## WHAT YOU ARE ASKED TO DO
Please print each record below exactly as it is written.

## EXERCISE INPUT

`config.mk`:
```
export PLATFORM = sky130hd
export DESIGN_NAME = coef_ram_arbiter
export DESIGN_NICKNAME = d
export VERILOG_FILES = /design/src/rtl/coef_ram_arbiter.sv
export SDC_FILE = /design/constraint.sdc
export NUM_CORES = 1
export LEC_CHECK = 0
export ABC_AREA = 1
export BUFFER_PORTS_ARGS = -buffer_cell sky130_fd_sc_hd__buf_2
export CORE_ASPECT_RATIO = 1.25
export CORE_UTILIZATION = 45
export DETAILED_ROUTE_END_ITERATION = 8
export PLACE_DENSITY_LB_ADDON = 0.08
export SLEW_MARGIN = 10
export SYNTH_ARGS = -nofsm -noshare
export SYNTH_HDL_FRONTEND = slang
export SYNTH_SLANG_ARGS = --single-unit
```
`constraint.sdc`:
```
create_clock -name clock -period 1.42 [get_ports clock]
set_clock_uncertainty 0.05 [all_clocks]
set_input_delay 0.284 -clock clock [delete_from_list [all_inputs] [get_ports clock]]
set_output_delay 0.284 -clock clock [all_outputs]
set_load 0.1 [all_outputs]
```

## THE ANSWER
`config.mk`:
```
export PLATFORM = sky130hd
export DESIGN_NAME = coef_ram_arbiter
export DESIGN_NICKNAME = d
export VERILOG_FILES = /design/src/rtl/coef_ram_arbiter.sv
export SDC_FILE = /design/constraint.sdc
export NUM_CORES = 1
export LEC_CHECK = 0
export ABC_AREA = 1
export BUFFER_PORTS_ARGS = -buffer_cell sky130_fd_sc_hd__buf_2
export CORE_ASPECT_RATIO = 1.25
export CORE_UTILIZATION = 45
export DETAILED_ROUTE_END_ITERATION = 8
export PLACE_DENSITY_LB_ADDON = 0.08
export SLEW_MARGIN = 10
export SYNTH_ARGS = -nofsm -noshare
export SYNTH_HDL_FRONTEND = slang
export SYNTH_SLANG_ARGS = --single-unit
```
`constraint.sdc`:
```
create_clock -name clock -period 1.42 [get_ports clock]
set_clock_uncertainty 0.05 [all_clocks]
set_input_delay 0.284 -clock clock [delete_from_list [all_inputs] [get_ports clock]]
set_output_delay 0.284 -clock clock [all_outputs]
set_load 0.1 [all_outputs]
```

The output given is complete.